Queue Selection Decision Tree
Choose the Right Queue for Your Work
| If You Need... | Consider... | Why |
|---|---|---|
| Quick testing/debugging | debug-* queues | Fastest turnaround, 1-hour limit |
| GPU acceleration | a100, gpu, p100, v100 | Specialized hardware for parallel computing |
| Large memory requirements | hbm-* queues, 96-core nodes | High memory capacity and bandwidth |
| Maximum parallel processing | 96-core AMD nodes | 96 cores per node for throughput computing |
| Cost-effective computing | shared queues | Multiple users per node, shorter wait times |
| Very long simulations | extended-* queues | Up to 7 days runtime |
| Many nodes working together | large-* queues | Access to 16+ nodes simultaneously |
| Proven, stable platform | 28-core Haswell nodes | Mature hardware for production workflows |
Resource Limits and Best Practices
System-Wide Limits
- Maximum simultaneous nodes: 32 (except in large queues)

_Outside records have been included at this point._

<file path="src/rtl/hs_beat_packer_pkg.sv">
// Shared types and helpers for the beat packer: FSM state encoding,
// default geometry and the checksum accumulate step.
package hs_beat_packer_pkg;

  typedef enum logic [1:0] {
    IDLE    = 2'd0,
    COLLECT = 2'd1,
    OUT     = 2'd2
  } pkt_state_t;

  localparam int DEF_WIDTH = 8;
  localparam int DEF_BEATS = 4;
  localparam int CHK_MAX_W = 32;

  // Callers truncate the result to their beat width, giving modulo-2^WIDTH.
  function automatic logic [CHK_MAX_W-1:0] chk_add(input logic [CHK_MAX_W-1:0] acc,
                                                   input logic [CHK_MAX_W-1:0] beat);
    return acc + beat;
  endfunction

endpackage

</file>
<file path="src/rtl/hs_skid1.sv">
// One-entry skid register holding a beat that arrived while the packer
// could not take it; a push into a full entry without a pop is lost.
module hs_skid1 #(
  parameter int WIDTH = 8
) (
  input  logic             clk,
  input  logic             rst,
  input  logic             push,
  input  logic             pop,
  input  logic [WIDTH-1:0] din,
  output logic [WIDTH-1:0] dout,
  output logic             full,
  output logic             full_nxt,
  output logic             overflow
);

  assign full_nxt = push | (full & ~pop);

  always_ff @(posedge clk) begin
    if (rst) begin
      full     <= 1'b0;
      dout     <= '0;
      overflow <= 1'b0;
    end else begin
      full <= full_nxt;
      if (push && (!full || pop))
        dout <= din;
      if (push && full && !pop)
        overflow <= 1'b1;
    end
  end

endmodule

</file>
<file path="src/rtl/hs_beat_packer.sv">
// Packs BEATS synchronizer beats into one packet with valid/ready output and
// busy backpressure. Define PKT_CHECKSUM_EN to add the out_sum checksum port.
module hs_beat_packer
  import hs_beat_packer_pkg::*;
#(
  parameter int WIDTH = DEF_WIDTH,
  parameter int BEATS = DEF_BEATS
) (
  input  logic                   clk,
  input  logic                   rst,
  input  logic                   in_valid,
  input  logic [WIDTH-1:0]       in_data,
  output logic                   in_busy,
  output logic                   out_valid,
  input  logic                   out_ready,
  output logic [WIDTH*BEATS-1:0] out_data,
`ifdef PKT_CHECKSUM_EN
  output logic [WIDTH-1:0]       out_sum,
`endif
  output logic                   overflow
);

  localparam int CNT_W = $clog2(BEATS) + 1;
  localparam logic [CNT_W-1:0] LAST_CNT = CNT_W'(BEATS - 1);
  localparam logic [CNT_W-1:0] FULL_CNT = CNT_W'(BEATS);

  pkt_state_t                   state;
  logic [CNT_W-1:0]             count;
  logic [BEATS-1:0][WIDTH-1:0]  slot;
  logic                         skid_full;
  logic                         skid_full_nxt;
  logic [WIDTH-1:0]             skid_data;
  logic                         collecting;
  logic                         push;
  logic                         pop;
  logic                         cap_en;
  logic                         to_out;
  logic [WIDTH-1:0]             cap_data;

  // A held skid beat is always older than in_data, so it is captured first.
  assign collecting = (state != OUT);
  assign pop        = collecting && skid_full;
  assign push       = in_valid && (!collecting || skid_full);
  assign cap_en     = collecting && (skid_full || in_valid);
  assign cap_data   = skid_full ? skid_data : in_data;
  assign to_out     = collecting ? (cap_en && (count == LAST_CNT)) : !out_ready;
  assign out_data   = slot;

  hs_skid1 #(.WIDTH(WIDTH)) u_skid (
    .clk      (clk),
    .rst      (rst),
    .push     (push),
    .pop      (pop),
    .din      (in_data),
    .dout     (skid_data),
    .full     (skid_full),
    .full_nxt (skid_full_nxt),
    .overflow (overflow)
  );

  always_ff @(posedge clk) begin
    if (rst) begin
      state     <= IDLE;
      count     <= '0;
      slot      <= '0;
      out_valid <= 1'b0;
      in_busy   <= 1'b0;
    end else begin
      out_valid <= to_out;
      in_busy   <= to_out || skid_full_nxt;
      case (state)
        IDLE, COLLECT: begin
          if (cap_en) begin
            for (int i = 0; i < BEATS; i++)
              if (count == CNT_W'(i))
                slot[i] <= cap_data;
            if (count == LAST_CNT) begin
              state <= OUT;
              count <= FULL_CNT;
            end else begin
              state <= COLLECT;
              count <= count + CNT_W'(1);
            end
          end
        end
        OUT: begin
          if (out_ready) begin
            state <= IDLE;
            count <= '0;
          end
        end
        default: begin
          state <= IDLE;
          count <= '0;
        end
      endcase
    end
  end

`ifdef PKT_CHECKSUM_EN
  logic [WIDTH-1:0] sum_acc;

  always_ff @(posedge clk) begin
    if (rst)
      sum_acc <= '0;
    else if (cap_en)
      sum_acc <= WIDTH'(chk_add(CHK_MAX_W'(sum_acc), CHK_MAX_W'(cap_data)));
    else if (!collecting && out_ready)
      sum_acc <= '0;
  end

  assign out_sum = sum_acc;
`endif

endmodule

</file>
<file path="config.mk">
export PLATFORM = sky130hd
export DESIGN_NAME = hs_beat_packer
export DESIGN_NICKNAME = d
export VERILOG_FILES = /design/src/rtl/hs_beat_packer_pkg.sv /design/src/rtl/hs_skid1.sv /design/src/rtl/hs_beat_packer.sv
export SDC_FILE = /design/constraint.sdc
export NUM_CORES = 1
export LEC_CHECK = 0
export CAP_MARGIN = 20
export CORE_AREA = 5 5 74 76
export CTS_CLUSTER_SIZE = 20
export DETAILED_ROUTE_END_ITERATION = 7
export DIE_AREA = 0 0 79 81
export GPL_TIMING_DRIVEN = 0
export PLACE_DENSITY = 0.8
export SYNTH_ARGS = -nofsm -noshare
export SYNTH_HDL_FRONTEND = slang
export SYNTH_SLANG_ARGS = --single-unit
</file>
<file path="constraint.sdc">
create_clock -name clk -period 2.5 [get_ports clk]
set_clock_uncertainty 0.1 [all_clocks]
set_input_delay 0.5 -clock clk [delete_from_list [all_inputs] [get_ports clk]]
set_output_delay 0.5 -clock clk [all_outputs]
set_load 0.005 [all_outputs]
</file>
# --- Yosys cells after proc, flatten, opt, wreduce, memory -nomap -nowiden ---
# Index checks and enable logic that the tools add are counted.
classes:
  addsub: 1
  n_mul: 0
  n_div: 0
  n_lt_le_gt_ge: 0
  eq_ne: 8
  shift: 0
  mux: 10
  bitwise_logic: 3
  n_reduce_logical: 23
ops:
  columns: ["op", "n"]
  rows:
  - ["3-bit AND reduction", 4]
  - ["3-bit 2-to-1 mux", 3]
  - ["8-bit 2-to-1 mux", 1]
  - ["1-bit logical AND", 7]
  - ["3-bit by 2-bit == test with 1-bit output, second input constant", 2]
  - ["2-bit 2-to-1 mux", 3]
  - ["2-bit inequality test, second input constant", 3]
  - ["3-bit case mux with 2 select lines", 1]
  - ["1-bit logical NOT", 4]
  - ["1-bit logical OR", 4]
  - ["2-bit case mux with 2 select lines", 1]
  - ["3-bit by 1-bit adder with 3-bit output, second input constant", 1]
  - ["3-bit by 1-bit == test with 1-bit output, second input constant", 1]
  - ["3-bit logical NOT", 1]
  - ["2-bit by 1-bit == test with 1-bit output, second input constant", 1]
  - ["2-bit == test, second input constant", 1]
  - ["2-bit logical NOT", 1]
  - ["2-bit AND reduction", 1]
  - ["2-bit OR reduction", 1]
  - ["1-bit AND", 1]
  - ["1-bit 2-to-1 mux", 1]
  - ["1-bit inverter", 1]
  - ["1-bit bitwise OR", 1]
word_totals:
  reg_bits: 49
  latchBits: 0
  ramBits: 0
  rom_bits: 0
  in_bits: 12
  out_inout_bits: 35
  wordCells: 56
  memories: 0

# --- Depth between registers and ports, before layout ---
logic_depth:
  word_depth: 6
  mapped_depth: 7
  ltp_nobuf: 5

# --- Hierarchy ---
# A second synthesis with hierarchy kept.
hier_totals:
  hier_cells: 222
  hier_area_um2: 2137.0
by_module_without_submodules:
  columns: ["module", "n_inst", "cells_each", "area_each_um2"]
  rows:
  - ["hs_beat_packer", 1, 178, 1745.4]
  - ["hs_skid1", 1, 44, 391.6]

# --- Worst setup path before layout ---
# No wires, ideal clock.
synth_timing:
  path_kind: "register to register"
  start: "reg count[0]"
  end: "reg slot (netlist bit out_data[31])"
  setup_time_ns: 0.091
  arrival_ns: 1.295
  required_ns: 2.309
  path_slack_ns: 1.014
  path_stages_with_launch: 8
  n_path_buf: 2
  cell_sequence: "dfxtp_1 ha_1 ha_1 o21a_1 buf_6 buf_8 a21oi_1 a311oi_1"
synth_via:
  elab_chain_cells: 2
synth_rtl:
  columns: ["item", "line", "text"]
  rows:
  - ["start: declaration", "hs_beat_packer.sv:28", "logic [CNT_W-1:0] count;"]
  - ["start signal: assignment", "hs_beat_packer.sv:82", "count <= count + CNT_W'(1);"]
  - ["3-bit by 2-bit == test with 1-bit output", "hs_beat_packer.sv:75", "if (count == CNT_W'(i))"]
  - ["3-bit AND reduction (no source line)", null, null]
  - ["end signal: indexed assignment", "hs_beat_packer.sv:76", "slot[i] <= cap_data;"]
  - ["end: declaration", "hs_beat_packer.sv:29", "logic [BEATS-1:0][WIDTH-1:0] slot;"]
# No other way between the ends.
# A chain may end at the register's enable or synchronous reset.

# --- Worst setup path in the final report ---
layout_timing:
  start: "reg slot (netlist bit out_data[31])"
  end: "out out_data[31]"
layout_rtl:
  columns: ["item", "line", "text"]
  rows:
  - ["end: declaration", "hs_beat_packer.sv:16", "output logic [WIDTH*BEATS-1:0] out_data,"]
# No word-level cell between the ends.

==> impl_results.md <==
- Status: completed
- Worst Setup Start Kind: flop
- CTS-repair resized insts: 0
- Critical Path Max Stage Delay: 510 ps
- Worst-Skew Late Latency: 310 ps
- # Post-CTS Setup Buffers: 0
- Starting Density: 48.3%
- Ordered cell list for the critical path: clkdlybuf4s50_1
- DP Area: 2770 um2
- Via count: 1694
- Post-CTS Hold Buffers: 0
- Post-Syn Nets: 232
- CTS tree: done
- Maximum clock frequency: 0.561 GHz
- GRT Residual Overflow: 0
- Final core utilization: 62.3%
- Largest net degree at the start of global routing: 16
- CTS Root Cell: clkbuf_8
- Total GRT Usage: 16.2%
- DP HPWL: 3590 um
- VDD IR max: 309 uV
- EDFF count, synth: 0
- Fin crit share: 71.3%
- Vias per cell: 5.26
- CP max FO: 2
- Final Max Tran Viols: 0
- Num rows: 25
- Layout Nets: 284
- Share of cells above drive strength 1: 11.2%
- Area leader, netlist: dfxtp_1
- Final instance area: 2900 um2
- Post-Syn Area: 2250 um2
- First-pass GRT wire length: 8070 um
- DR WL/cell: 15.2 um
- Synthesis-to-finish area growth: 29.0%
- Setup Total Neg Slack: 0 ps
- Final-layout fill cell count: 398
- Avg Inst Size Synth: 10.5 um2
- Residual DRC count: 0
- Slowest-stage cell, CP: clkdlybuf4s50_1
- Worst min-delay path class: reg -> reg
- P per Cell Area: 576 nW/um2
- Iter 0 DRT Violations: 103
- Most common cell in the netlist: dfxtp_1
- Data arrival time of the worst path: 1180 ps
- DRT Pass-1 Iters: 4
- Die Area: 6400 um2
- Distinct cells, synth: 32
- H-tree depth: 2
- Dominant synthesized flop cell: dfxtp_1
- Routed WL: 4910 um
- Cell family with most CP delay: buffers and inverters
- Synth async-reset ratio: 0%
- Ranking of synthesized cells by area: dfxtp_1 (44%), mux2i_1 (18%), nand2b_1 (11%), a21oi_1 (3.1%), a311oi_1 (3.1%)
- P_leak: 1.13 nW
- Vert. Die Dim: 81 um
- Die Wd: 79 um
- Worst rel slew slack: 63.2%
- Clock-pin slew on the worst setup and hold paths: 90 ps
- Req. time, crit path: 1900 ps
- Post-synth top cells: dfxtp_1 (49), mux2i_1 (40), nand2b_1 (40)
- Final min period: 1780 ps
- RSZ-0062 raised after global routing: false
- Clock Tree Buf Depth: 2
- Port Buffers: 45
- CP Capture Type: output port
- Crit Path Category: reg -> out
- Placeable Area: 4660 um2
- Post-DRT Antenna Nets: 0
- Flops & latches, synth: 49
- RePlAce Congestion: 0.819
- Synth Instances: 215
- Max-cap violations: 0
- Final setup vio count: 0
- Initial antenna violation count: 0
- Worst-Margin Slew: 551 ps
- Vias in the first global route: 1634
- Antenna Diode Count: 0
- Seq/Total Area, Yosys: 43.6%
- Bufs and invs on worst path: 1
- TritonCTS buffer count: 5
- I/O Pins: 47
- Final Hold Fails: 0
- Post-synth top area share: 43.6%
- Ys Warns: 0
- Clock sinks: 49
==> cell usage in the layout (no fill, tap or decap), types with 4 or more instances in the layout <==
cell	n
a21oi_1	14
a311oi_1	8
buf_6	4
clkbuf_1	5
clkbuf_8	5
clkdlybuf4s50_1	45
dfxtp_1	49
ha_1	5
mux2i_1	40
nand2b_1	40
nor2_1	5
o21ai_0	6
or2_1	4
or2_2	5
==> power by group <==
group	internal [W]	switching, W	total, W
Clock	0.000397	0.000274	0.000671
Sequential	0.000805	0.0000155	0.000820
Combinational	0.000101	0.0000789	0.000180
Total	0.00130	0.000368	0.00167
==> sequential cells by signal, indices dropped and copies added (netlist names) <==
name             count
out_data            32
u_skid.dout          8
out_valid            1
u_skid.full          1
count                3
u_skid.overflow      1
in_busy              1
state                2
==> metal layers <==
layer	track usage (%)	routed length [um]	up-vias
met5	0	0	-
met4	5.67	69	0
met3	4.88	209	6
met2	26.7	2420	35
met1	20.3	2210	805
li1	-	-	848
==> worst register-to-register path, cell delays in order, from the launching register on <==
cell      delay, ps
dfxtp_1         400
ha_1            170
ha_1            220
o21a_1          160
buf_6           130
buf_8           140
a21oi_1          70
a311oi_1        220
==> cell families after synthesis <==
logic type,share of synthesized area (%)
muxes,17.8
and+or+nand+nor,19.9
AOI/OAI and AO/OA,10.0
adders and majority gates,2.78
buffers and inverters,5.95
DFF,43.6
==> worst paths after layout <==
| kind | start | end | slack, ps | depth (start not counted) |
|---|---|---|---|---|
| worst max register to register | count[1]$_SDFFE_PP0P_ | out_data[31]$_SDFFE_PP0P_ | 800 | 7 |
| worst max-delay path | out_data[31]$_SDFFE_PP0P_ | out_data[31] | 720 | 1 |
| worst min-delay path | u_skid.overflow$_SDFFE_PP0P_ | u_skid.overflow$_SDFFE_PP0P_ | 370 | 2 |
| worst min register to register | u_skid.overflow$_SDFFE_PP0P_ | u_skid.overflow$_SDFFE_PP0P_ | 370 | 2 |
==> layout make-up <==
type	instances	area, um2	share of cell area (%)
clock buffer	5	68.8	2.37
inverter	4	15.0	0.517
timing repair buffer	45	450	15.5
tap	54	67.6	2.33
buffer	15	119	4.10
multi-input combinational	147	1130	39.1
clock inverter	3	65.1	2.24
sequential	49	981	33.8
==> stage by stage <==
stage | power (W) | cells | setup WS, ps | hold WS (ps)
after floorplan | 0.000937 | 215 | 1010 | 348
after global placement | 0.00102 | 314 | 479 | 348
after detailed placement | 0.00102 | 314 | 418 | 361
after CTS | 0.00169 | 322 | 698 | 381
after global routing | 0.00175 | 322 | 650 | 396
final | 0.00167 | 322 | 717 | 372
Power figures use the tool's default switching activity.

- Maximum queued jobs per user: 100
- Memory reservation: Small amount reserved for OS (not available to applications)
Optimization Tips
Shared Queue Benefits: Use shared queues for jobs that don't need an entire node. This often results in shorter wait times and more efficient resource utilization.
- Test First: Start with debug or short queues to determine optimal resources
- Right-Size Requests: Don't request more cores or memory than your application can use
- Consider Architecture: Match your software's optimization to the CPU architecture (AVX2 vs AVX512)
- GPU Efficiency: Only use GPU queues for GPU-accelerated applications
- Memory Planning: Use HBM queues for memory-intensive workloads
- Duration Flexibility: If uncertain about runtime, start with longer queues and adjust based on actual performance
Remember: Effective queue selection balances your computational needs with system efficiency. The goal is to get your work done quickly while making the best use of shared resources.